Women and medical professionals across North America have been opting for a caesarian section for childbirth in increasing numbers, according to recent guidelines jointly published today by the American College of Obstetricians and Gynecologists and the Society for Maternal-Fetal Medicine. As a result, obstetricians are urged to wait during the labor process before putting the mother through what could be an unnecessary c-section.
The new guidelines state that doctors need to give healthy women more time to deliver their babies vaginally. It seems doctors may be assuming labor has stalled sooner than it has actually stalled and turning to local anesthesia and scalpels sooner than necessary. Certainly, there are times where women require caesarian sections in order to successfully deliver a child, but the report argues that doctors have been following the labor standards set in the 1960s, which may not actually be as relevant as they once were. In fact, some stages of labor may take longer than originally thought, largely because women are generally older when they have their first child and they tend to weigh more. One stage of labor, for instance, has been estimated to last up to 2.5 hours longer than originally thought, according to the report.
Currently, roughly 1 out of 3 women have a c-section, or 33 percent. A 2012 National Institutes of Health study suggests that the other reason why the one stage of labor now takes considerably longer than previously thought simply because more anesthetics are used, such as epidurals, and it is believed that while epidurals numb the pain that comes with labor, they also slow the process of labor down.
In the efforts to push for a waiting period prior to having a c-section,, it’s now suggested that if women are delivering their first baby, they should be allowed to push for three hours, while women who are delivering their second or more babies should be allowed to push for at least two before a surgical intervention is contemplated. Active labor begins far later than once previously thought. The cervix has to be dilated six centimeters for labor to be considered as active, and the cervix will continue to dilate rapidly during this stage. Contractions will also become stronger and more frequent until the time comes to deliver the child.

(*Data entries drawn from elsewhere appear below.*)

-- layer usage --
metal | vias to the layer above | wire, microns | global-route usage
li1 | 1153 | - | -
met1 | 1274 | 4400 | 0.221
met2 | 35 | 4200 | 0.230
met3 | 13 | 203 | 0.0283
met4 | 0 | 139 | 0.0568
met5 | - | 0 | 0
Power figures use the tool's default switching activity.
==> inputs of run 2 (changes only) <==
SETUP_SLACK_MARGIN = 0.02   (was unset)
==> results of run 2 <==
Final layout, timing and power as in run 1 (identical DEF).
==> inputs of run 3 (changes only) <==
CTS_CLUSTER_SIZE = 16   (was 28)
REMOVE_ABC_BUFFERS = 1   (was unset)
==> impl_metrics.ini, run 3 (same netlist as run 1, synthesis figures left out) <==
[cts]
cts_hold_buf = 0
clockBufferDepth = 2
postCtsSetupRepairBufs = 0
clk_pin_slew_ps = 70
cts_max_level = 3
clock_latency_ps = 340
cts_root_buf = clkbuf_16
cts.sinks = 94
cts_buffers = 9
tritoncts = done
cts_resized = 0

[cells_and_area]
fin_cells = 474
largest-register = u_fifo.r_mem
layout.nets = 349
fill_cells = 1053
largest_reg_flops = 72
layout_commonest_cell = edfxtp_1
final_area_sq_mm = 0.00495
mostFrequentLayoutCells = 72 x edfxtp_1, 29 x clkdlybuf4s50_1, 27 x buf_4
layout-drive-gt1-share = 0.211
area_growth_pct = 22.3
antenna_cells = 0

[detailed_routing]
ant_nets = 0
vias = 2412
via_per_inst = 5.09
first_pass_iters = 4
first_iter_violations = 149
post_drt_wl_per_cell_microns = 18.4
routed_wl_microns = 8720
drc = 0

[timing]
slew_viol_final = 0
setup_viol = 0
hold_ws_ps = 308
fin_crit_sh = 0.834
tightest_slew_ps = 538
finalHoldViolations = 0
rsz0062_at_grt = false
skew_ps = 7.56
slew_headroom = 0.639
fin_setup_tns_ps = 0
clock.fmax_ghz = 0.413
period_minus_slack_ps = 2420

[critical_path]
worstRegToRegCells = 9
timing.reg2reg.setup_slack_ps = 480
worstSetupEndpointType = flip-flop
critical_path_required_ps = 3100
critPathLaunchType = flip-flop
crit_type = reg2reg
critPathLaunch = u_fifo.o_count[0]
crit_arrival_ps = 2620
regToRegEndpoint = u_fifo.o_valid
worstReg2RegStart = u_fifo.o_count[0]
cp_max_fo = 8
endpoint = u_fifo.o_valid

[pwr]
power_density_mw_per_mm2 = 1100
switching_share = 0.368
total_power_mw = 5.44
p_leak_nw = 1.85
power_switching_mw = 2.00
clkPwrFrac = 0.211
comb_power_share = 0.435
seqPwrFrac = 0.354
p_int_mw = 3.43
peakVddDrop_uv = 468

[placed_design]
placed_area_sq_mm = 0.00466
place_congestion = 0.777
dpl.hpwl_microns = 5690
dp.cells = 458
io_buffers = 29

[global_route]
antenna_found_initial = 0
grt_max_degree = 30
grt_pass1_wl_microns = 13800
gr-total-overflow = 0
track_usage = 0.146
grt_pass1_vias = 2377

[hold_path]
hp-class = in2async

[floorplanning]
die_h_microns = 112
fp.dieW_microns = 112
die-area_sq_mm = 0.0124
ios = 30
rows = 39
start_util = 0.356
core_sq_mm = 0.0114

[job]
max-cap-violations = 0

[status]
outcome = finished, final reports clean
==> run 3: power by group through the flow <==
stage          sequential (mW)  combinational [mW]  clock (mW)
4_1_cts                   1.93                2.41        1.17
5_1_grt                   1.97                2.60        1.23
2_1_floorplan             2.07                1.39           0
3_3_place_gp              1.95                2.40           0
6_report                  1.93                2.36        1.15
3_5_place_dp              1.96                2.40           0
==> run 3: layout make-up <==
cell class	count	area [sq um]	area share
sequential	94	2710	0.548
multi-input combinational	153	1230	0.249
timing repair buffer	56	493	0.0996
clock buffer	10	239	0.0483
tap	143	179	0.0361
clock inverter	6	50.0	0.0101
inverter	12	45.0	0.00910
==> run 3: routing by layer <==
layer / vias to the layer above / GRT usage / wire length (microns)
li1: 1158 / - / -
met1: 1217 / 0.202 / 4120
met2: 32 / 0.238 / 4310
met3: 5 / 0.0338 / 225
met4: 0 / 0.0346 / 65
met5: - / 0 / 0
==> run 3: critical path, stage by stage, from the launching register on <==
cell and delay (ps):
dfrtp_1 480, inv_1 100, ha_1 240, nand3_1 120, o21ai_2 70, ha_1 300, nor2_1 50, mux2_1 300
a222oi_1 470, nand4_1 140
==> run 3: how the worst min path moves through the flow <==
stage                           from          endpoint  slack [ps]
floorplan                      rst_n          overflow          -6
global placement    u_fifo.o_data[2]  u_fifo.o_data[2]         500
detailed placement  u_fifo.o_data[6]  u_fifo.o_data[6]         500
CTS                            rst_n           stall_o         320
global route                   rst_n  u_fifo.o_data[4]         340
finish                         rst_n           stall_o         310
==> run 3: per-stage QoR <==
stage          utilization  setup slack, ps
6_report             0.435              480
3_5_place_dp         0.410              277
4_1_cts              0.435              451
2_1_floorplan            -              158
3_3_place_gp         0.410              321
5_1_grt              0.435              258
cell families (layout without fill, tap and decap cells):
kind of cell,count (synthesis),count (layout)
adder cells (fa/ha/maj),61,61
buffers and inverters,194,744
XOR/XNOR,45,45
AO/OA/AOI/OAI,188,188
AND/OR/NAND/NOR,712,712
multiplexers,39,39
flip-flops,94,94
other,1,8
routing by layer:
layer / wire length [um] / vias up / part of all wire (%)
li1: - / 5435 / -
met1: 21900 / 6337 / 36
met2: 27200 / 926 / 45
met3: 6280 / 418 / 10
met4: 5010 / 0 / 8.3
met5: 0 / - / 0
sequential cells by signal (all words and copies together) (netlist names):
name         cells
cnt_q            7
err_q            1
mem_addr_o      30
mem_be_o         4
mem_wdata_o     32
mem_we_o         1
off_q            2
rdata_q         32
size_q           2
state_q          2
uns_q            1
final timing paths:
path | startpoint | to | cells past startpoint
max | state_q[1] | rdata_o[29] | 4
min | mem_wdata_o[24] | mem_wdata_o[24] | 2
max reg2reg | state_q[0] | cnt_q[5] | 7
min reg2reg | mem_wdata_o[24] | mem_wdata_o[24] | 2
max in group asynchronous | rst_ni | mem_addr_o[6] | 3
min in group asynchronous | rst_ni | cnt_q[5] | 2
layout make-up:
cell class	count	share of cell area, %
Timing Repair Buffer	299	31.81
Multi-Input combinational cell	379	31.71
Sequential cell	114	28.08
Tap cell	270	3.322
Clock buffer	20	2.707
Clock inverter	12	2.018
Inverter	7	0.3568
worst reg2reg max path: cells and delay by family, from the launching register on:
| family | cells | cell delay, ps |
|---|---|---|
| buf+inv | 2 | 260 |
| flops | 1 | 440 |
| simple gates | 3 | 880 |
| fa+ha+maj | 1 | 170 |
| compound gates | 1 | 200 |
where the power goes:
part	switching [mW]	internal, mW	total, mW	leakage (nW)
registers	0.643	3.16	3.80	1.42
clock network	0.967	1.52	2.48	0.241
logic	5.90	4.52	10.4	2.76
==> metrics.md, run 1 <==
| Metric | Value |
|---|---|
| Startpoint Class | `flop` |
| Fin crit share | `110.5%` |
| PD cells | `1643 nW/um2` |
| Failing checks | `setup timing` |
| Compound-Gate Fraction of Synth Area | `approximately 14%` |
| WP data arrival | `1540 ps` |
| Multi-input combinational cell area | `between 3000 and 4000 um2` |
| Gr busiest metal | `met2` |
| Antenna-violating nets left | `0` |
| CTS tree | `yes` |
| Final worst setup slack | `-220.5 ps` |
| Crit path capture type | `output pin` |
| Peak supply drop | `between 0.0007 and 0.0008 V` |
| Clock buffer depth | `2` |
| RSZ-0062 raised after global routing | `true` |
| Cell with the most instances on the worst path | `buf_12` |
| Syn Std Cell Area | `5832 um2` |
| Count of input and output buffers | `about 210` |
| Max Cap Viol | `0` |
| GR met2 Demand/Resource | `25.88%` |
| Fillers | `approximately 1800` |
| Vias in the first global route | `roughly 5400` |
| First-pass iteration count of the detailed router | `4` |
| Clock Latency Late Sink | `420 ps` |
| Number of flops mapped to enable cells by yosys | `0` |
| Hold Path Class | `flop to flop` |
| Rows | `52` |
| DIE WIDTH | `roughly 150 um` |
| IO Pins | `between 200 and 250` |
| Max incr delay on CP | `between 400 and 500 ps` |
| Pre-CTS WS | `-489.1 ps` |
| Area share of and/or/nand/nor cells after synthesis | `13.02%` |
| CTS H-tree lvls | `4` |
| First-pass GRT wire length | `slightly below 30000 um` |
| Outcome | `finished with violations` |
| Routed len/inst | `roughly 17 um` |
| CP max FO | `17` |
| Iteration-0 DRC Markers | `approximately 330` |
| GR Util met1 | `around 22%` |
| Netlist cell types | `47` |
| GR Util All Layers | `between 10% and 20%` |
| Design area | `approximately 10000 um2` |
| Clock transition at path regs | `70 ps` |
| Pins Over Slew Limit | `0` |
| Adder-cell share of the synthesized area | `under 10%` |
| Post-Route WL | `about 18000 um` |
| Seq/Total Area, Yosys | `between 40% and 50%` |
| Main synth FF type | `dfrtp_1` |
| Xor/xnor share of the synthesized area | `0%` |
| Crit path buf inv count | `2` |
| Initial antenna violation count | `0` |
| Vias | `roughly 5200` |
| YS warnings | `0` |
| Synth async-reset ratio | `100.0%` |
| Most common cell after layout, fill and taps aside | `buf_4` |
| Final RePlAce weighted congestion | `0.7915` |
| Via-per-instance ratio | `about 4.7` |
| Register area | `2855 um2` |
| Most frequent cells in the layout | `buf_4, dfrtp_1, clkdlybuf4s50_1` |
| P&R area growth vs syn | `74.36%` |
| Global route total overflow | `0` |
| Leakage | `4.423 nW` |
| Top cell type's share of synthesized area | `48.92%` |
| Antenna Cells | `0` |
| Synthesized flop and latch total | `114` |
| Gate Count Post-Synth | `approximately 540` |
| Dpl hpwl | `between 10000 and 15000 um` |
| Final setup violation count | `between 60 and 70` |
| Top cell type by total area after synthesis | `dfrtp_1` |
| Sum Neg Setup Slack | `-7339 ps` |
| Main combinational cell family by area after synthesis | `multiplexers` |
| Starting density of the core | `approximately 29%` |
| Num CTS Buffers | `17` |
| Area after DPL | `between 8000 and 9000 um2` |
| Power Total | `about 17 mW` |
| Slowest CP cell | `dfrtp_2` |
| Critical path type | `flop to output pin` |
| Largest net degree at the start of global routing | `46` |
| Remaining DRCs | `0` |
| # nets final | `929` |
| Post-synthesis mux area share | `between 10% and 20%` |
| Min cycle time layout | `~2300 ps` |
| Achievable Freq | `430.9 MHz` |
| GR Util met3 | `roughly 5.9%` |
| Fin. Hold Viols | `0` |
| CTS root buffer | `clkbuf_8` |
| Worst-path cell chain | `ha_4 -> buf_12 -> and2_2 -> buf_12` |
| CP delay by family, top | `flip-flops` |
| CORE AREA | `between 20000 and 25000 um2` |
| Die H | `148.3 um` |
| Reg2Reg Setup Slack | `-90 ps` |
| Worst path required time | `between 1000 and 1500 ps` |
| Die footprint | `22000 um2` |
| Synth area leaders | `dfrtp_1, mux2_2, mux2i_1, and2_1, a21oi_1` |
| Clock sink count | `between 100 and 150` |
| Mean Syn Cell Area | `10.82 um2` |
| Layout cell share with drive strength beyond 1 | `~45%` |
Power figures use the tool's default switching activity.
--- config.mk ---
export PLATFORM = sky130hd
export DESIGN_NAME = cdl_ctrl
export DESIGN_NICKNAME = d
export VERILOG_FILES = /design/src/rtl/cdl_ctrl_pkg.sv /design/src/rtl/cdl_ctrl_therm_enc.sv /design/src/rtl/cdl_ctrl.sv
export SDC_FILE = /design/constraint.sdc
export NUM_CORES = 1
export LEC_CHECK = 0
export ABC_AREA = 1
export CAP_MARGIN = 15
export CORE_MARGIN = 4
export CORE_UTILIZATION = 31
export DETAILED_ROUTE_END_ITERATION = 16
export GPL_TIMING_DRIVEN = 0
export PLACE_DENSITY_LB_ADDON = 0.08
export SLEW_MARGIN = 20
export SYNTH_ARGS = -nofsm -noshare
export SYNTH_HDL_FRONTEND = slang
export SYNTH_HIERARCHICAL = 1
export SYNTH_SLANG_ARGS = --single-unit
--- constraint.sdc ---
create_clock -name clk_ref -period 2.7 [get_ports clk_ref]
set_input_delay 0.54 -clock clk_ref [delete_from_list [all_inputs] [get_ports clk_ref]]
set_output_delay 0.54 -clock clk_ref [all_outputs]
set_load 0.01 [all_outputs]
<file path="src/rtl/display_capture_sequencer.sv">
// Display/capture sequencer: selects the value shown on the BCD display (uptime,
// manual channel, auto-rotating channel) and schedules sensor captures with timeout.
module display_capture_sequencer #(
    parameter int NUM_CH    = 2,
    parameter int DATA_W    = 8,
    parameter int TIMEOUT_S = 3,
    parameter int ROT_S     = 2
) (
    input  logic                     clk,
    input  logic                     rst,
    input  logic                     tick_1hz,
    input  logic                     mode_next,
    input  logic                     manual_start,
    input  logic [7:0]               interval,
    output logic                     sensor_start,
    input  logic                     sensor_done,
    input  logic [3:0]               sensor_status,
    input  logic [NUM_CH*DATA_W-1:0] ch_data,
    output logic [3:0]               mode,
    output logic [9:0]               disp_value,
    output logic                     busy,
    output logic [3:0]               last_status,
    output logic [7:0]               capture_cnt,
    output logic [7:0]               error_cnt
);

    typedef enum logic [1:0] {
        ST_IDLE,
        ST_START,
        ST_WAIT
    } cap_state_t;

    localparam logic [3:0] MODE_AUTO = 4'(NUM_CH + 1);

    cap_state_t        state_q, state_d;
    logic [9:0]        uptime;
    logic [DATA_W-1:0] hold [NUM_CH];
    logic [7:0]        auto_cnt;
    logic [3:0]        rot_cnt;
    logic [2:0]        rot_idx;
    logic [3:0]        to_cnt;
    logic              pending;

    logic              in_auto;
    logic              count_auto;
    logic              auto_fire;
    logic              cap_req;
    logic [7:0]        interval_eff;
    logic              start_capture;
    logic              done_ok;
    logic              done_err;
    logic              timed_out;
    logic [2:0]        sel_idx;
    logic [9:0]        disp_d;

    assign in_auto      = (mode == MODE_AUTO);
    // A mode change in the same clk as a tick wins: the auto/rotation counters clear.
    assign count_auto   = in_auto && tick_1hz && !mode_next;
    assign interval_eff = (interval == 8'd0) ? 8'd1 : interval;
    assign auto_fire    = count_auto && (({1'b0, auto_cnt} + 9'd1) >= {1'b0, interval_eff});
    assign cap_req      = manual_start || auto_fire || pending;

    assign busy         = (state_q != ST_IDLE);
    assign sensor_start = (state_q == ST_START);

    // NOTE: every signal written here gets a default first so no latch is inferred.
    always_comb begin
        state_d       = state_q;
        start_capture = 1'b0;
        done_ok       = 1'b0;
        done_err      = 1'b0;
        timed_out     = 1'b0;
        case (state_q)
            ST_IDLE: begin
                if (cap_req) begin
                    state_d       = ST_START;
                    start_capture = 1'b1;
                end
            end
            ST_START: state_d = ST_WAIT;
            ST_WAIT: begin
                // A done in the same clk as the final tick counts as done, not timeout.
                if (sensor_done) begin
                    state_d  = ST_IDLE;
                    done_ok  = (sensor_status == 4'd0);
                    done_err = (sensor_status != 4'd0);
                end else if (tick_1hz && (to_cnt == 4'(TIMEOUT_S - 1))) begin
                    state_d   = ST_IDLE;
                    timed_out = 1'b1;
                end
            end
            default: state_d = ST_IDLE;
        endcase
    end

    // NOTE: sequential state uses non-blocking assignments only.
    always_ff @(posedge clk) begin
        if (rst) state_q <= ST_IDLE;
        else     state_q <= state_d;
    end

    always_ff @(posedge clk) begin
        if (rst) begin
            mode     <= 4'd0;
            uptime   <= 10'd0;
            auto_cnt <= 8'd0;
            rot_cnt  <= 4'd0;
            rot_idx  <= 3'd0;
        end else begin
            if (tick_1hz) uptime <= uptime + 10'd1;
            if (mode_next) begin
                mode     <= (mode >= MODE_AUTO) ? 4'd0 : mode + 4'd1;
                auto_cnt <= 8'd0;
                rot_cnt  <= 4'd0;
                rot_idx  <= 3'd0;
            end else if (count_auto) begin
                auto_cnt <= auto_fire ? 8'd0 : auto_cnt + 8'd1;
                if (rot_cnt == 4'(ROT_S - 1)) begin
                    rot_cnt <= 4'd0;
                    rot_idx <= (rot_idx == 3'(NUM_CH - 1)) ? 3'd0 : rot_idx + 3'd1;
                end else begin
                    rot_cnt <= rot_cnt + 4'd1;
                end
            end
        end
    end

    // NOTE: the hold array is a handful of flops, so it is reset like any other register.
    always_ff @(posedge clk) begin
        if (rst) begin
            pending     <= 1'b0;
            to_cnt      <= 4'd0;
            last_status <= 4'd0;
            capture_cnt <= 8'd0;
            error_cnt   <= 8'd0;
            for (int k = 0; k < NUM_CH; k++) hold[k] <= '0;
        end else begin
            if (start_capture)          pending <= 1'b0;
            else if (auto_fire && busy) pending <= 1'b1;

            if (state_q != ST_WAIT) to_cnt <= 4'd0;
            else if (tick_1hz)      to_cnt <= to_cnt + 4'd1;

            if (done_ok) begin
                for (int k = 0; k < NUM_CH; k++) hold[k] <= ch_data[k*DATA_W +: DATA_W];
                capture_cnt <= capture_cnt + 8'd1;
                last_status <= 4'd0;
            end
            if (done_err || timed_out) begin
                if (error_cnt != 8'hFF) error_cnt <= error_cnt + 8'd1;
                last_status <= done_err ? sensor_status : 4'hF;
            end
        end
    end

    always_comb begin
        disp_d  = '0;
        sel_idx = rot_idx;
        if (mode == 4'd0) begin
            disp_d = uptime;
        end else begin
            if (!in_auto) sel_idx = 3'(mode - 4'd1);
            for (int k = 0; k < NUM_CH; k++) begin
                if (sel_idx == 3'(k)) disp_d = 10'(hold[k]);
            end
        end
    end

    always_ff @(posedge clk) begin
        if (rst) disp_value <= 10'd0;
        else     disp_value <= disp_d;
    end

endmodule

</file>
`config.mk`:
```
export PLATFORM = sky130hd
export DESIGN_NAME = multi_operand_adder_pipe
export DESIGN_NICKNAME = d
export VERILOG_FILES = /design/src/rtl/moa_pkg.sv /design/src/rtl/moa_add_level.sv /design/src/rtl/multi_operand_adder_pipe.sv
export SDC_FILE = /design/constraint.sdc
export NUM_CORES = 1
export LEC_CHECK = 0
export ABC_CLOCK_PERIOD_IN_PS = 3700
export BUFFER_PORTS_ARGS = -buffer_cell sky130_fd_sc_hd__buf_4
export CAP_MARGIN = 20
export CORE_MARGIN = 8
export CORE_UTILIZATION = 45
export CTS_CLUSTER_SIZE = 28
export DETAILED_ROUTE_END_ITERATION = 6
export GPL_TIMING_DRIVEN = 0
export PLACE_DENSITY = 0.68
export SYNTH_ARGS = -nofsm -noshare
export SYNTH_HDL_FRONTEND = slang
export SYNTH_SLANG_ARGS = --single-unit
```
`constraint.sdc`:
```
create_clock -name clk -period 3.7 [get_ports clk]
set_input_delay 0 -clock clk [delete_from_list [all_inputs] [get_ports clk]]
set_output_delay 0 -clock clk [all_outputs]
set_load 0.02 [all_outputs]
```
`src/rtl/moa_pkg.sv`:
```
// Shared constants and elaboration-time sizing helpers for the multi-operand adder.
// Used by moa_add_level and multi_operand_adder_pipe.
package moa_pkg;

  localparam int MOA_N_OPS        = 19;
  localparam int MOA_W_IN         = 6;
  localparam int MOA_STAGE_LEVELS = 2;

  function automatic int moa_clog2(input int v);
    int r = 0;
    while ((1 << r) < v) r++;
    return r;
  endfunction

  function automatic int moa_w_out(input int n_ops, input int w_in);
    return w_in + moa_clog2(n_ops);
  endfunction

  function automatic int moa_lat(input int n_ops, input int stage_levels);
    return (moa_clog2(n_ops) + stage_levels - 1) / stage_levels;
  endfunction

  // Element count remaining after `level` pairwise-reduction levels.
  function automatic int moa_cnt(input int n_ops, input int level);
    int c = n_ops;
    for (int i = 0; i < level; i++) c = (c + 1) / 2;
    return c;
  endfunction

endpackage

```
`src/rtl/moa_add_level.sv`:
```
// One combinational adder-tree level: pairwise unsigned adds, each result one bit wider.
// An odd trailing element is zero-extended and passed through.
module moa_add_level
  import moa_pkg::*;
#(
  parameter int N = 2,
  parameter int W = 1
) (
  input  logic [N*W-1:0]               ops,
  output logic [((N+1)/2)*(W+1)-1:0]   sums
);

  localparam int NP = N / 2;

  for (genvar i = 0; i < NP; i++) begin : g_pair
    assign sums[i*(W+1) +: W+1] = {1'b0, ops[2*i*W +: W]} + {1'b0, ops[(2*i+1)*W +: W]};
  end

  if (N % 2 == 1) begin : g_odd
    assign sums[NP*(W+1) +: W+1] = {1'b0, ops[(N-1)*W +: W]};
  end

endmodule

```
`src/rtl/multi_operand_adder_pipe.sv`:
```
// Pipelined N_OPS x W_IN unsigned summer with valid/ready and a global stall.
// Build with MOA_SAT_EN defined to saturate sum_lo on overflow; otherwise sum_lo wraps.
module multi_operand_adder_pipe
  import moa_pkg::*;
#(
  parameter int N_OPS        = MOA_N_OPS,
  parameter int W_IN         = MOA_W_IN,
  parameter int STAGE_LEVELS = MOA_STAGE_LEVELS
) (
  input  logic                               clk,
  input  logic                               reset,
  input  logic                               in_valid,
  output logic                               in_ready,
  input  logic [N_OPS*W_IN-1:0]              ops_in,
  output logic                               out_valid,
  input  logic                               out_ready,
  output logic [moa_w_out(N_OPS, W_IN)-1:0]  sum_full,
  output logic [W_IN-1:0]                    sum_lo,
  output logic                               ovf
);

  localparam int LEVELS = moa_clog2(N_OPS);
  localparam int W_OUT  = moa_w_out(N_OPS, W_IN);
  localparam int LAT    = moa_lat(N_OPS, STAGE_LEVELS);

  logic         adv;
  logic [LAT:1] vld_pipe;

  // Whole pipe moves together; bubbles are not squeezed out behind a stall.
  assign adv      = out_ready | ~out_valid;
  assign in_ready = adv;

  for (genvar l = 1; l <= LEVELS; l++) begin : g_lvl
    localparam int NI  = moa_cnt(N_OPS, l - 1);
    localparam int NO  = moa_cnt(N_OPS, l);
    localparam int WI  = W_IN + l - 1;
    localparam bit REG = (l % STAGE_LEVELS == 0) || (l == LEVELS);

    logic [NI*WI-1:0]     din;
    logic [NO*(WI+1)-1:0] sums;
    logic [NO*(WI+1)-1:0] q;

    if (l == 1) begin : g_src
      assign din = ops_in;
    end else begin : g_src
      assign din = g_lvl[l-1].q;
    end

    moa_add_level #(.N(NI), .W(WI)) u_add (
      .ops  (din),
      .sums (sums)
    );

    if (REG) begin : g_reg
      always_ff @(posedge clk) begin
        if (reset)    q <= '0;
        else if (adv) q <= sums;
      end
    end else begin : g_comb
      assign q = sums;
    end
  end

  always_ff @(posedge clk) begin
    if (reset) begin
      vld_pipe <= '0;
    end else if (adv) begin
      vld_pipe[1] <= in_valid;
      for (int s = 2; s <= LAT; s++) vld_pipe[s] <= vld_pipe[s-1];
    end
  end

  assign out_valid = vld_pipe[LAT];
  assign sum_full  = g_lvl[LEVELS].q;
  assign ovf       = |sum_full[W_OUT-1:W_IN];

`ifdef MOA_SAT_EN
  assign sum_lo = ovf ? {W_IN{1'b1}} : sum_full[W_IN-1:0];
`else
  assign sum_lo = sum_full[W_IN-1:0];
`endif

endmodule

```
==> flow_summary.json, run 1 <==
{
  "status": "completed",
  "path_buf_inv": 2,
  "slew_headroom_pct": 51.94,
  "wl_met3_um": 874,
  "cts_buffers": 9,
  "met1Wirelength_um": 6727,
  "clock_path_buffers": 2,
  "power.leakage_uw": 0.003936,
  "timing.rr.end": "g_lvl[4].q[9]",
  "root_buffer": "clkbuf_16",
  "fin_setup_tns_ns": 0,
  "post_drt_wl_per_cell_um": 14.67,
  "cts_tree": "done",
  "die_area_mm2": 0.01774,
  "arrival_ns": 3.54,
  "die_y_um": 133.2,
  "crit_path_end_kind": "flip-flop",
  "synth_edf_count": 0,
  "layout-drive-gt1-share_pct": 19.73,
  "antenna_found_initial": 0,
  "start_util_pct": 45.21,
  "ir_drop_v": 0.0004358,
  "diodes": 0,
  "dpl.hpwl_um": 12430,
  "top_layer": "met4",
  "drt-initial-drc-count": 285,
  "port_buffers": 137,
  "cp_cell_sequence": "inv_1 -> fa_1 -> inv_1 -> fa_1 -> ha_1 -> fa_1 -> a211oi_1 -> o21bai_1 -> a21oi_1 -> o21ai_0 -> a32o_1",
  "period_share_pct": 89.40,
  "wl_met2_um": 7623,
  "final_common_cell": "inv_1",
  "route.antenna.remaining_nets": 0,
  "path_common_cell": "fa_1",
  "rrSetupSlack_ns": 0.39,
  "drc": 0,
  "gp_congestion": 0.8388,
  "wl_um": 15580,
  "grt.total_usage_pct": 18.17,
  "synth_warnings": 0,
  "pin_count": 138,
  "crit_fanout": 3,
  "avgSynthCellArea_um2": 8.487,
  "ys_ff_latch": 72,
  "max_stage_delay_ns": 0.52,
  "grt_pass1_wl_um": 26320,
  "layout_common_cells": "165 x inv_1, 143 x buf_4, 91 x nand2_1",
  "fmax_mhz": 302.3,
  "synthArstFlopShare_pct": 0,
  "start_kind": "flip-flop",
  "rr_startpoint": "g_lvl[2].q[1]",
  "rr_worst_depth": 11,
  "setup_viol": 0,
  "area.growth.synth_to_final_pct": 25.66,
  "ys.flop_type": "dfxtp_1",
  "hold_viol_final": 0,
  "synth_nets": 968,
  "worstMarginPinSlew_ns": 0.7209,
  "path_clk_slew_ns": 0.06,
  "final_nets": 1117,
  "grt_pass1_vias": 5635,
  "crit_family": "adder cells",
  "fin_skew_ns": 0.009140,
  "hold_end": "g_lvl[2].q[24]",
  "worstPathRequired_ns": 3.94,
  "slew_viol_final": 0,
  "rsz0062_at_grt": "no",
  "clock_latency_ns": 0.34,
  "htree_levels": 3,
  "hp-class": "in2reg",
  "maxCapViolCount": 0,
  "synthCells": 728,
  "fin_crit_ns": 3.308,
  "grt_overflow": 0,
  "core_mm2": 0.01367,
  "crit_path_top_delay_cell": "fa_1",
  "post_cts_buffers": 0,
  "whs_path_depth": 4,
  "yosysSeqAreaShare_pct": 23.33,
  "drt_pre_antenna_iters": 6,
  "via_per_inst": 5.059,
  "powerDensity_mw_per_mm2": 604.9,
  "hold_start": "ops_in[90]",
  "grt_max_degree": 14,
  "whs_ns": 0.06415,
  "synth_cell_types": 48,
  "syn-cell-area_mm2": 0.006178,
  "dr_total_vias": 5373,
  "rows": 43,
  "die_w_um": 133.2,
  "worstSetupPathType": "reg2reg",
  "cts.sinks": 72
}
worst register-to-register path, stage by stage, from the launching register on:
cell and delay [ns]:
dfxtp_1 0.33, inv_1 0.06, fa_1 0.52, inv_1 0.05, fa_1 0.45, ha_1 0.25
fa_1 0.43, a211oi_1 0.30, o21bai_1 0.13, a21oi_1 0.34, o21ai_0 0.14, a32o_1 0.21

C-sections can also be avoided, according to the report, if the physician delivering the child has been trained in the proper use of forceps for delivery. Forceps training, however, is not frequently undertaken by many physicians, according the newspaper The Ledger. There are currently no firm statistics about how many women opt for a c-section, though Today reports that many women may opt for the surgery in order to alleviate fear they have about the surgical procedure. In addition, a c-section does bring with it a certain convenience, as women are able to know conclusively exactly how much recovery time they will likely need. That said, waiting for labor to proceed rather than opting for a c-section for an otherwise healthy woman continues to be the recommendation from the American College of Obstetricians and Gynecologists and the Society for Maternal-Fetal Medicine.